自回归网格生成通过将网格标记化为序列并以语言建模方式训练模型而受到关注。然而，现有方法存在两个根本性局限：（i）标记化效率低下，导致生成长序列标记，阻碍其扩展至高多边形网格；（ii）缺乏几何感知引导，生成仅基于全局形状嵌入而非局部表面线索。我们提出MeshWeaver，一种自回归框架，通过直接预测下一个顶点而非独立坐标，将网格生成视为表面编织过程。其核心是多层级稀疏体素编码器，通过三种互补方式将几何上下文注入生成过程：提供体素特征作为顶点表示，通过交叉注意力机制引导标记预测到体素特征，以及作为结构支架约束生成围绕输入表面。我们的层级化设计使得在单次解码步骤中实现从粗到细的顶点预测，同时将生成模型与三维几何紧密耦合。大量实验表明，MeshWeaver实现了18%的最先进压缩比，能够生成最多包含16K面的网格，并且在几何保真度上显著优于先前方法。

English

Autoregressive mesh generation has gained attention by tokenizing meshes into sequences and training models in a language-modeling fashion. However, existing approaches suffer from two fundamental limitations: (i) low tokenization efficiency, which yields long token sequences and prevents scaling to high-poly meshes, and (ii) absence of geometry-aware guidance, as generation is conditioned only on global shape embeddings rather than local surface cues. We introduce MeshWeaver, an autoregressive framework that treats mesh generation as a surface weaving process by directly predicting the next vertex instead of independent coordinates.
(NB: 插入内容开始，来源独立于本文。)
===== src/rtl/score_event_sched.sv =====
// Turns scoring events into a train of single-cycle score-register increments,
// arbitrating by fixed priority and tracking the ghost chain and extra life.
module score_event_sched #(
   parameter int unsigned PELLET_PTS = 1,
   parameter int unsigned POWER_PTS  = 5,
   parameter int unsigned FRUIT_PTS  = 10,
   parameter int unsigned GHOST_BASE = 20,
   parameter int unsigned EXTRA_AT   = 1000,
   parameter int unsigned PEND_W     = 4
) (
   input  logic       Clk,
   input  logic       Reset,
   input  logic       clear,
   input  logic       enable,
   input  logic       pellet_eaten,
   input  logic       power_eaten,
   input  logic       ghost_eaten,
   input  logic       fruit_eaten,
   output logic       increment,
   output logic       busy,
   output logic       extra_life,
   output logic [1:0] chain_level
);

   localparam int unsigned AMT_W   = 10;
   localparam int unsigned ISS_W   = 11;
   localparam int unsigned GS_W    = 12;
   localparam int unsigned PW1     = PEND_W + 1;
   localparam int unsigned AMT_MAX = (1 << AMT_W) - 1;

   localparam logic [0:0] IDLE = 1'b0;
   localparam logic [0:0] RUN  = 1'b1;

   logic [0:0]       state, state_d;
   logic [PEND_W-1:0] pellet_pend, pellet_pend_d;
   logic [1:0]       power_pend, power_pend_d;
   logic             fruit_pend, fruit_pend_d;
   logic [AMT_W-1:0] ghost_amt, ghost_amt_d;
   logic [AMT_W-1:0] remaining, remaining_d;
   logic [1:0]       chain_d;
   logic [ISS_W-1:0] issued, issued_d;
   logic             extra_done, extra_done_d;

   logic             g_ghost, g_power, g_fruit, g_pellet;
   logic [PW1-1:0]   pellet_sum;
   logic [2:0]       power_sum;
   logic [GS_W-1:0]  ghost_kept, ghost_add, ghost_sum;

   // State register and all counters
   always_ff @(posedge Clk or posedge Reset) begin
      if (Reset) begin
         state       <= IDLE;
         pellet_pend <= '0;
         power_pend  <= '0;
         fruit_pend  <= 1'b0;
         ghost_amt   <= '0;
         remaining   <= '0;
         chain_level <= '0;
         issued      <= '0;
         extra_done  <= 1'b0;
      end else begin
         state       <= state_d;
         pellet_pend <= pellet_pend_d;
         power_pend  <= power_pend_d;
         fruit_pend  <= fruit_pend_d;
         ghost_amt   <= ghost_amt_d;
         remaining   <= remaining_d;
         chain_level <= chain_d;
         issued      <= issued_d;
         extra_done  <= extra_done_d;
      end
   end

   // Next-state, grant, issue and capture logic
   always_comb begin
      state_d      = state;
      remaining_d  = remaining;
      issued_d     = issued;
      extra_done_d = extra_done;
      g_ghost      = 1'b0;
      g_power      = 1'b0;
      g_fruit      = 1'b0;
      g_pellet     = 1'b0;
      increment    = 1'b0;
      extra_life   = 1'b0;

      case (state)
         IDLE: begin
            if (ghost_amt != '0) begin
               g_ghost     = 1'b1;
               remaining_d = ghost_amt;
               state_d     = RUN;
            end else if (power_pend != '0) begin
               g_power     = 1'b1;
               remaining_d = AMT_W'(POWER_PTS);
               state_d     = RUN;
            end else if (fruit_pend) begin
               g_fruit     = 1'b1;
               remaining_d = AMT_W'(FRUIT_PTS);
               state_d     = RUN;
            end else if (pellet_pend != '0) begin
               g_pellet    = 1'b1;
               remaining_d = AMT_W'(PELLET_PTS);
               state_d     = RUN;
            end
         end
         RUN: begin
            if (enable) begin
               increment   = 1'b1;
               remaining_d = remaining - AMT_W'(1);
               if (issued != '1)
                  issued_d = issued + ISS_W'(1);
               if (issued == ISS_W'(EXTRA_AT - 1) && !extra_done) begin
                  extra_life   = 1'b1;
                  extra_done_d = 1'b1;
               end
               if (remaining == AMT_W'(1))
                  state_d = IDLE;
            end
         end
         default: state_d = IDLE;
      endcase

      // Capture combines with a same-cycle grant so no event is lost
      pellet_sum    = {1'b0, pellet_pend} - PW1'(g_pellet) + PW1'(pellet_eaten);
      pellet_pend_d = pellet_sum[PW1-1] ? '1 : pellet_sum[PEND_W-1:0];
      power_sum     = {1'b0, power_pend} - 3'(g_power) + 3'(power_eaten);
      power_pend_d  = power_sum[2] ? 2'b11 : power_sum[1:0];
      fruit_pend_d  = (fruit_pend & ~g_fruit) | fruit_eaten;

      ghost_kept  = g_ghost ? '0 : GS_W'(ghost_amt);
      ghost_add   = ghost_eaten ? (GS_W'(GHOST_BASE) << chain_level) : '0;
      ghost_sum   = ghost_kept + ghost_add;
      ghost_amt_d = (ghost_sum > GS_W'(AMT_MAX)) ? '1 : ghost_sum[AMT_W-1:0];

      // Ghost scores with the old level before a same-cycle power restart
      chain_d = chain_level;
      if (power_eaten)
         chain_d = 2'd0;
      else if (ghost_eaten && chain_level != 2'd3)
         chain_d = chain_level + 2'd1;

      if (clear) begin
         state_d       = IDLE;
         pellet_pend_d = '0;
         power_pend_d  = '0;
         fruit_pend_d  = 1'b0;
         ghost_amt_d   = '0;
         remaining_d   = '0;
         chain_d       = '0;
         issued_d      = '0;
         extra_done_d  = 1'b0;
      end
   end

   assign busy = (state == RUN) | (pellet_pend != '0) | (power_pend != '0) |
                 fruit_pend | (ghost_amt != '0);

endmodule


===== config.mk =====
export PLATFORM = sky130hd
export DESIGN_NAME = score_event_sched
export DESIGN_NICKNAME = d
export VERILOG_FILES = /design/src/rtl/score_event_sched.sv
export SDC_FILE = /design/constraint.sdc
export NUM_CORES = 1
export LEC_CHECK = 0
export CELL_PAD_IN_SITES_DETAIL_PLACEMENT = 1
export CELL_PAD_IN_SITES_GLOBAL_PLACEMENT = 1
export CORE_UTILIZATION = 49
export CTS_BUF_LIST = sky130_fd_sc_hd__clkbuf_8
export CTS_CLUSTER_SIZE = 20
export DETAILED_ROUTE_END_ITERATION = 6
export PLACE_DENSITY_LB_ADDON = 0.05
export SYNTH_ARGS = -nofsm -noshare
export SYNTH_HDL_FRONTEND = slang
export SYNTH_SLANG_ARGS = --single-unit

===== constraint.sdc =====
create_clock -name Clk -period 3.9 [get_ports Clk]
set_input_delay 0.975 -clock Clk [delete_from_list [all_inputs] [get_ports Clk]]
set_output_delay 0.975 -clock Clk [all_outputs]
set_load 0.02 [all_outputs]

=== Word-level counts from Yosys, hierarchy flattened ===
Index checks and enable logic that the tools add are counted.

* Flip-flop bits (word level): 42

* Shift operators: 1
* Magnitude comparators: 1
* Multiplexer cells: 53
* Equal/unequal tests: 6
* Add/subtract/negate cells: 8
* Bitwise gates (word level): 8
* Reduce and logical (&&, ||, !) cells: 14

{| class="wikitable"
|+ Operators with widths
! cell !! number
|-
| 10-bit two-way mux || 9
|-
| 11-bit two-way mux || 4
|-
| 1-bit two-way mux || 30
|-
| 10-bit case mux with 2 select lines || 1
|-
| 10-bit by 12-bit adder with 12-bit output || 1
|-
| 12-bit by 10-bit > comparator with 1-bit output, second input constant || 1
|-
| 12-bit two-way mux || 1
|-
| 5-bit by 2-bit left shift with 12-bit output, first input constant || 1
|-
| 11-bit by 1-bit adder with 11-bit output, second input constant || 1
|-
| 11-bit by 10-bit == test with 1-bit output, second input constant || 1
|-
| 11-bit inequality test, second input constant || 1
|-
| 10-bit by 1-bit == test with 1-bit output, second input constant || 1
|-
| 2-bit two-way mux || 5
|-
| 10-bit nonzero test || 1
|-
| 2-bit nonzero test || 5
|-
| 10-bit by 1-bit subtractor with 10-bit output, second input constant || 1
|-
| 4-bit two-way mux || 2
|-
| 6-bit inequality test, second input constant || 1
|-
| 3-bit AND reduction || 2
|-
| 5-bit by 1-bit adder with 5-bit output || 1
|-
| 1-bit OR || 5
|-
| 4-bit by 1-bit subtractor with 5-bit output || 1
|-
| 4-bit nonzero test || 1
|-
| 3-bit by 1-bit adder with 3-bit output || 1
|-
| 11 further kinds || 13
|}

=== Longest topological paths before layout ===
Gate-level depths: netlist of the first run.

* Depth after elaboration: 10
* Depth in mapped cells: 14

=== Worst setup path after synthesis of the first run ===
No wires, ideal clock.

* Path kind: input to output
* Start: input enable
* End: output extra_life
* Slack: 980 ps
* Path buffers: 1
* Stages: 4
* Data arrival time: 1,945 ps
* Cell sequence: and2_1 > clkbuf_1 > and2_1 > and4_1

* Longest elaborated chain between the ends: 2

{| class="wikitable"
|+ Ends and longest elaborated chain
! what !! line !! text
|-
| from (decl) || 14 || <nowiki>input logic enable,</nowiki>
|-
| 1-bit two-way mux || 108 || <nowiki>if (enable) begin</nowiki>
|-
| 1-bit two-way mux || 87 || <nowiki>case (state)</nowiki>
|-
| to (decl) || 21 || <nowiki>output logic extra_life,</nowiki>
|}

No other way between the ends.

=== Worst setup path after layout of the first run ===
Same ends and word-level chain as after synthesis.

==> out/results.ini, run 1 <==
[status]
status = finished, final reports clean

[worst_setup_path]
r2r-end = pellet_pend[2]$_DFF_PP0_
worstSetupEndpointType = primary output
reg2reg_depth = 14
r2r_slack_ns = 0.35
critPathKind = in2out
startpoint_type = input pin
crit_fanout = 4
cp_data_required_time_ns = 2.92
crit-reg2reg-launch = ghost_amt[9]$_DFF_PP0_
cp.arrival_ns = 2.60

[routing]
drt_iter0_drc = 151
wire_per_inst_um = 16.5
postRouteAntennaNets = 0
first_pass_iters = 4
route.detailed.drc = 0
vias = 2324
wl_mm = 6.73
via_per_inst = 5.71

[timing]
fmax_ghz = 0.279
finalHoldViolCount = 0
rsz0062_at_grt = false
finalCritPeriodShare = 0.918
drv_slew = 0
period_minus_slack_ns = 3.58
finalSetupTns_ns = 0
tightest_slew_ns = 0.862
holdWs_ns = 0.527
fin_skew_ns = 0.0131
fin_ws_ns = 0.322
finalSetupViolCount = 0
relSlewSlack = 0.422

[synth]
synth.most_common_cell = dfrtp_1
synth_edf_count = 0
netlist-cell-type-count = 57
syn-num-nets = 351
synth_area_leader_cell = dfrtp_1
synthArstFlopShare = 1.00
synth_flop_cell = dfrtp_1
synthCells = 319
synth_common_cells = dfrtp_1, nor2_1, inv_1
syn_area_um2 = 2850
synth_top_area_share = 0.369
synthTopCellsByArea = dfrtp_1, ha_1, nor2_1
yosysWarnings = 0
seq_area_frac_synth = 0.369
synth-seq-cells = 42
syn_area_per_cell_um2 = 8.94

[min_path]
hold_depth = 2
holdCritStartpoint = extra_done$_DFFE_PP0P_
worstHoldPathType = reg2reg
min_to = extra_done$_DFFE_PP0P_

[layout]
finalNetCount = 366
ff_latch_area_um2 = 1050
diodes = 0
drive_gt1_frac = 0.0716
final_area_um2 = 3180
multiInputGateArea_um2 = 1630
area_delta_synth_final_pct = 11.6
fill_cells = 658
instances_no_fill = 407

[clock_tree]
cts_root_buf = clkbuf_8
cts_buffer_depth = 2
post_cts_buffers = 0
cts_buffers = 5
htree_levels = 2
path_clk_slew_ns = 0.09
clk_latency_ns = 0.30
clkSinkCount = 42
postCtsHoldBufs = 0
cts-resized-gates = 0
cts_tree = built

[global_routing]
grtUsageTotal = 0.244
grt_pass1_vias = 2491
antenna_found_initial = 0
overflow = 0
grt_max_degree = 25
grt_first_pass_wirelength_mm = 11.6

[pwr]
p_clk_frac = 0.279
share_comb_of_total_power = 0.366
p_sw_uw = 541
power_density_nw_per_um2 = 485
p_int_uw = 1000
p_sw_frac = 0.350
power_frac_seq = 0.355
p_leak_uw = 0.00144
worst_ir_drop_vdd_uv = 258

[place]
dpl_cell_area_um2 = 3040
post-place-ws_ns = 0.304
placedCellCount = 399
place_congestion = 0.819
dp_hpwl_mm = 5.12
port_buffers = 12

[die]
die_h_um = 78.3
fp.dieW_um = 78.3
fp.coreArea_um2 = 5570
rows = 27
die_area_um2 = 6130
start_util = 0.512
ios = 13

[job]
maxCapViolations = 0

[placed cells by master, fill, tap and decap left out, types with 5 or more instances in the layout]
| cell | Yosys | routed |
|---|---|---|
| a21oi_1 | 25 | 25 |
| and2_1 | 8 | 8 |
| buf_4 | 0 | 6 |
| clkbuf_8 | 2 | 6 |
| clkdlybuf4s50_1 | 0 | 12 |
| dfrtp_1 | 42 | 42 |
| ha_1 | 21 | 21 |
| inv_1 | 27 | 26 |
| nand2_1 | 20 | 20 |
| nand3_1 | 12 | 12 |
| nand4_1 | 5 | 5 |
| nor2_1 | 37 | 37 |
| nor2b_1 | 7 | 7 |
| nor3_1 | 11 | 11 |
| o21ai_0 | 7 | 7 |
| xnor2_1 | 7 | 7 |
| xor2_1 | 11 | 11 |
[power groups by stage]
stage	combinational, uW	clock, uW	sequential [uW]
2_1_floorplan	433	0	541
3_3_place_gp	528	0	554
3_5_place_dp	573	0	555
4_1_cts	578	434	547
5_1_grt	645	452	558
6_report	564	431	548
[metrics by stage]
step | power, uW | util
2_1_floorplan | 974 | -
6_report | 1540 | 0.571
4_1_cts | 1560 | 0.571
3_5_place_dp | 1130 | 0.545
5_1_grt | 1660 | 0.571
3_3_place_gp | 1080 | 0.545
[registers in the layout, summed over array words and instances (netlist names)]
| signal | count |
|---|---|
| issued | 11 |
| ghost_amt | 10 |
| remaining | 10 |
| pellet_pend | 4 |
| chain_level | 2 |
| power_pend | 2 |
| extra_done | 1 |
| fruit_pend | 1 |
| state | 1 |
[worst max-delay path, cell delays in order]
cell             delay, ns
clkdlybuf4s50_1       0.47
and2_1                0.15
and2_1                0.18
and4_1                0.22
clkdlybuf4s50_1       0.60
[cell families (layout without fill, tap and decap cells)]
| kind of cell | after synthesis | in the layout | share of synthesized area |
|---|---|---|---|
| AO/OA/AOI/OAI | 64 | 64 | 0.148 |
| buffers and inverters | 38 | 54 | 0.0601 |
| multiplexers | 4 | 4 | 0.0158 |
| XOR/XNOR | 18 | 18 | 0.0553 |
| flip-flops | 42 | 42 | 0.369 |
| adder cells (fa/ha/maj) | 24 | 24 | 0.113 |
| AND/OR/NAND/NOR | 129 | 129 | 0.239 |
[layer usage]
layer,wire (um),part of all wire,global-route usage
met5,0,0,0
met2,3520,0.52,0.457
met3,120,0.018,0.0407
met4,73,0.011,0.0556
met1,3020,0.45,0.288
[final cells by class]
type,instances,area share
clock buffers,6,0.0259
clock inverters,2,0.0189
inverters,28,0.0330
multi-input cells,239,0.512
flip-flops and latches,42,0.330
well taps,72,0.0283
repair buffers,18,0.0519
[how the worst max path moves through the flow]
stage / start / to / slack [ns] / cells past startpoint
floorplan: enable / extra_life / 0.98 / 4
global placement: enable / extra_life / 0.36 / 5
detailed placement: ghost_amt[9]$_DFF_PP0_ / pellet_pend[1]$_DFF_PP0_ / 0.30 / 14
CTS: ghost_amt[9]$_DFF_PP0_ / pellet_pend[1]$_DFF_PP0_ / 0.30 / 14
global route: ghost_amt[9]$_DFF_PP0_ / pellet_pend[2]$_DFF_PP0_ / 0.13 / 14
finish: enable / extra_life / 0.32 / 5
Power figures use the tool's default switching activity.
==> inputs of run 2 (changes only) <==
--- a/config.mk
+++ b/config.mk
@@ -7,6 +7,7 @@
 export LEC_CHECK = 0
 export CELL_PAD_IN_SITES_DETAIL_PLACEMENT = 1
 export CELL_PAD_IN_SITES_GLOBAL_PLACEMENT = 1
+export CORE_ASPECT_RATIO = 1.25
 export CORE_UTILIZATION = 49
 export CTS_BUF_LIST = sky130_fd_sc_hd__clkbuf_8
 export CTS_CLUSTER_SIZE = 20
==> out/results.ini, run 2 (same netlist as run 1, synthesis figures left out) <==
[status]
status = finished, final reports clean

[die]
start_util = 0.517
die_area_um2 = 6130
ios = 13
fp.dieW_um = 70.2
rows = 30
fp.coreArea_um2 = 5520
die_h_um = 87.3

[place]
port_buffers = 12
dp_hpwl_mm = 5.07
place_congestion = 0.801

[layout]
diodes = 0
layout_commonest_cell = dfrtp_1
multiInputGateArea_um2 = 1630
top_register = issued
layout_common_cells = dfrtp_1, nor2_1, inv_1
finalNetCount = 367
largest_register_ffs = 11
ff_latch_area_um2 = 1050
area_delta_synth_final_pct = 9.87
utilization = 0.568
fill_cells = 664
drive_gt1_frac = 0.0744
reg_top3 = issued: 11 flops, ghost_amt: 10 flops, remaining: 10 flops

[clock_tree]
htree_levels = 2
cts-resized-gates = 0
postCtsHoldBufs = 0
cts_buffer_depth = 2
post_cts_buffers = 0
cts_tree = built
clkSinkCount = 42
clk_latency_ns = 0.31
cts_buffers = 5
path_clk_slew_ns = 0.08
cts_root_buf = clkbuf_8

[timing]
period_minus_slack_ns = 3.58
finalSetupTns_ns = 0
fin_skew_ns = 0.00643
fmax_ghz = 0.280
finalHoldViolCount = 0
finalCritPeriodShare = 0.917
finalSetupViolCount = 0
relSlewSlack = 0.339
tightest_slew_ns = 0.985
rsz0062_at_grt = false
drv_slew = 0

[routing]
first_pass_iters = 4
wire_per_inst_um = 16.5
via_per_inst = 5.84
route.detailed.drc = 0
postRouteAntennaNets = 0
wl_mm = 6.58
vias = 2335
drt_iter0_drc = 93

[worst_setup_path]
r2r_slack_ns = 0.36
cp.arrival_ns = 2.60
r2r-end = pellet_pend[0]$_DFF_PP0_
reg2reg_depth = 14
crit-reg2reg-launch = ghost_amt[6]$_DFF_PP0_
critPathMaxStageDelay_ns = 0.60
crit_slowest_cell = clkdlybuf4s50_1
critPathKind = in2out
worstPathCellList = clkdlybuf4s50_1 > and2_1 > and2_1 > and4_1 > clkdlybuf4s50_1
crit_fanout = 4
startpoint_type = input pin
cp_data_required_time_ns = 2.92
worstSetupEndpointType = primary output

[global_routing]
overflow = 0
grtUsageTotal = 0.241
grt_max_degree = 28
grt_pass1_vias = 2459
grt_first_pass_wirelength_mm = 11.5
antenna_found_initial = 0

[pwr]
worst_ir_drop_vdd_uv = 201
p_leak_uw = 0.00142
power_density_nw_per_um2 = 448

[min_path]
holdCritStartpoint = extra_done$_DFFE_PP0P_
min_to = extra_done$_DFFE_PP0P_
worstHoldPathType = reg2reg
hold_depth = 2

[job]
maxCapViolations = 0

==> run 2: cell types whose count changed in the layout (fill, tap and decap cells not counted) <==
cell and change:
clkinv_2 +1, clkinvlp_4 +1, bufinv_16 -2, buf_4 +1
==> run 2: per-layer routing <==
layer  global-route usage  up-vias  routed length, um
li1                     -     1140                  -
met1                0.273     1163               2710
met2                0.455       25               3590
met3               0.0382        7                169
met4               0.0836        0                112
met5                    0        -                  0
==> run 2: worst max path at each step <==
stage	start	end	slack, ns
finish	enable	extra_life	0.32
global route	ghost_amt[6]$_DFF_PP0_	pellet_pend[0]$_DFF_PP0_	0.07
CTS	enable	extra_life	0.32
detailed placement	enable	extra_life	0.32
global placement	enable	extra_life	0.37
floorplan	enable	extra_life	0.98
==> run 2: critical path: cells and delay by family <==
| family | cells | cell delay [ns] |
|---|---|---|
| buf+inv | 2 | 1.07 |
| simple gates | 3 | 0.55 |
==> run 2: layout make-up <==
type,count,area share
clock inverters,2,0.00399
well taps,64,0.0256
inverters,28,0.0335
flip-flops and latches,42,0.335
multi-input cells,239,0.520
repair buffers,19,0.0551
clock buffers,6,0.0264
==> run 2: power by group <==
part           total, uW  internal (uW)  switching, uW
sequential           548            490           57.7
clock                305            142            163
combinational        549            237            312
==> run 2: metrics by stage <==
step / power, uW / hold WS, ns / area (um2) / std cells / worst slack, ns
global placement: 1080 / 0.511 / 3040 / 392 / 0.367
detailed placement: 1110 / 0.514 / 3040 / 392 / 0.323
floorplan: 974 / 0.468 / 2850 / 319 / 0.980
CTS: 1420 / 0.533 / 3130 / 400 / 0.322
finish: 1400 / 0.518 / 3130 / 400 / 0.324
global route: 1520 / 0.586 / 3130 / 400 / 0.0711
==> inputs of run 3 (changes only) <==
--- a/config.mk
+++ b/config.mk
@@ -13,6 +13,8 @@
 export CTS_CLUSTER_SIZE = 20
 export DETAILED_ROUTE_END_ITERATION = 6
 export PLACE_DENSITY_LB_ADDON = 0.05
+export SKIP_CTS_REPAIR_TIMING = 1
+export SKIP_LAST_GASP = 1
 export SYNTH_ARGS = -nofsm -noshare
 export SYNTH_HDL_FRONTEND = slang
 export SYNTH_SLANG_ARGS = --single-unit
==> results of run 3 <==
The final DEF is identical to that of run 2; final timing and power are the same.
At its core is a multi-level sparse-voxel encoder that injects geometric context into the generative process in three complementary ways: providing voxel features as vertex representations, guiding token prediction via cross-attention to voxel features, and serving as a structural scaffold that constrains generation around the input surface. Our hierarchical design enables coarse-to-fine vertex prediction in a single decoding step, while tightly coupling the generative model with 3D geometry. Extensive experiments demonstrate that MeshWeaver achieves a state-of-the-art compression ratio of 18%, can generate meshes with up to 16K faces, and significantly improves geometric fidelity over prior approaches.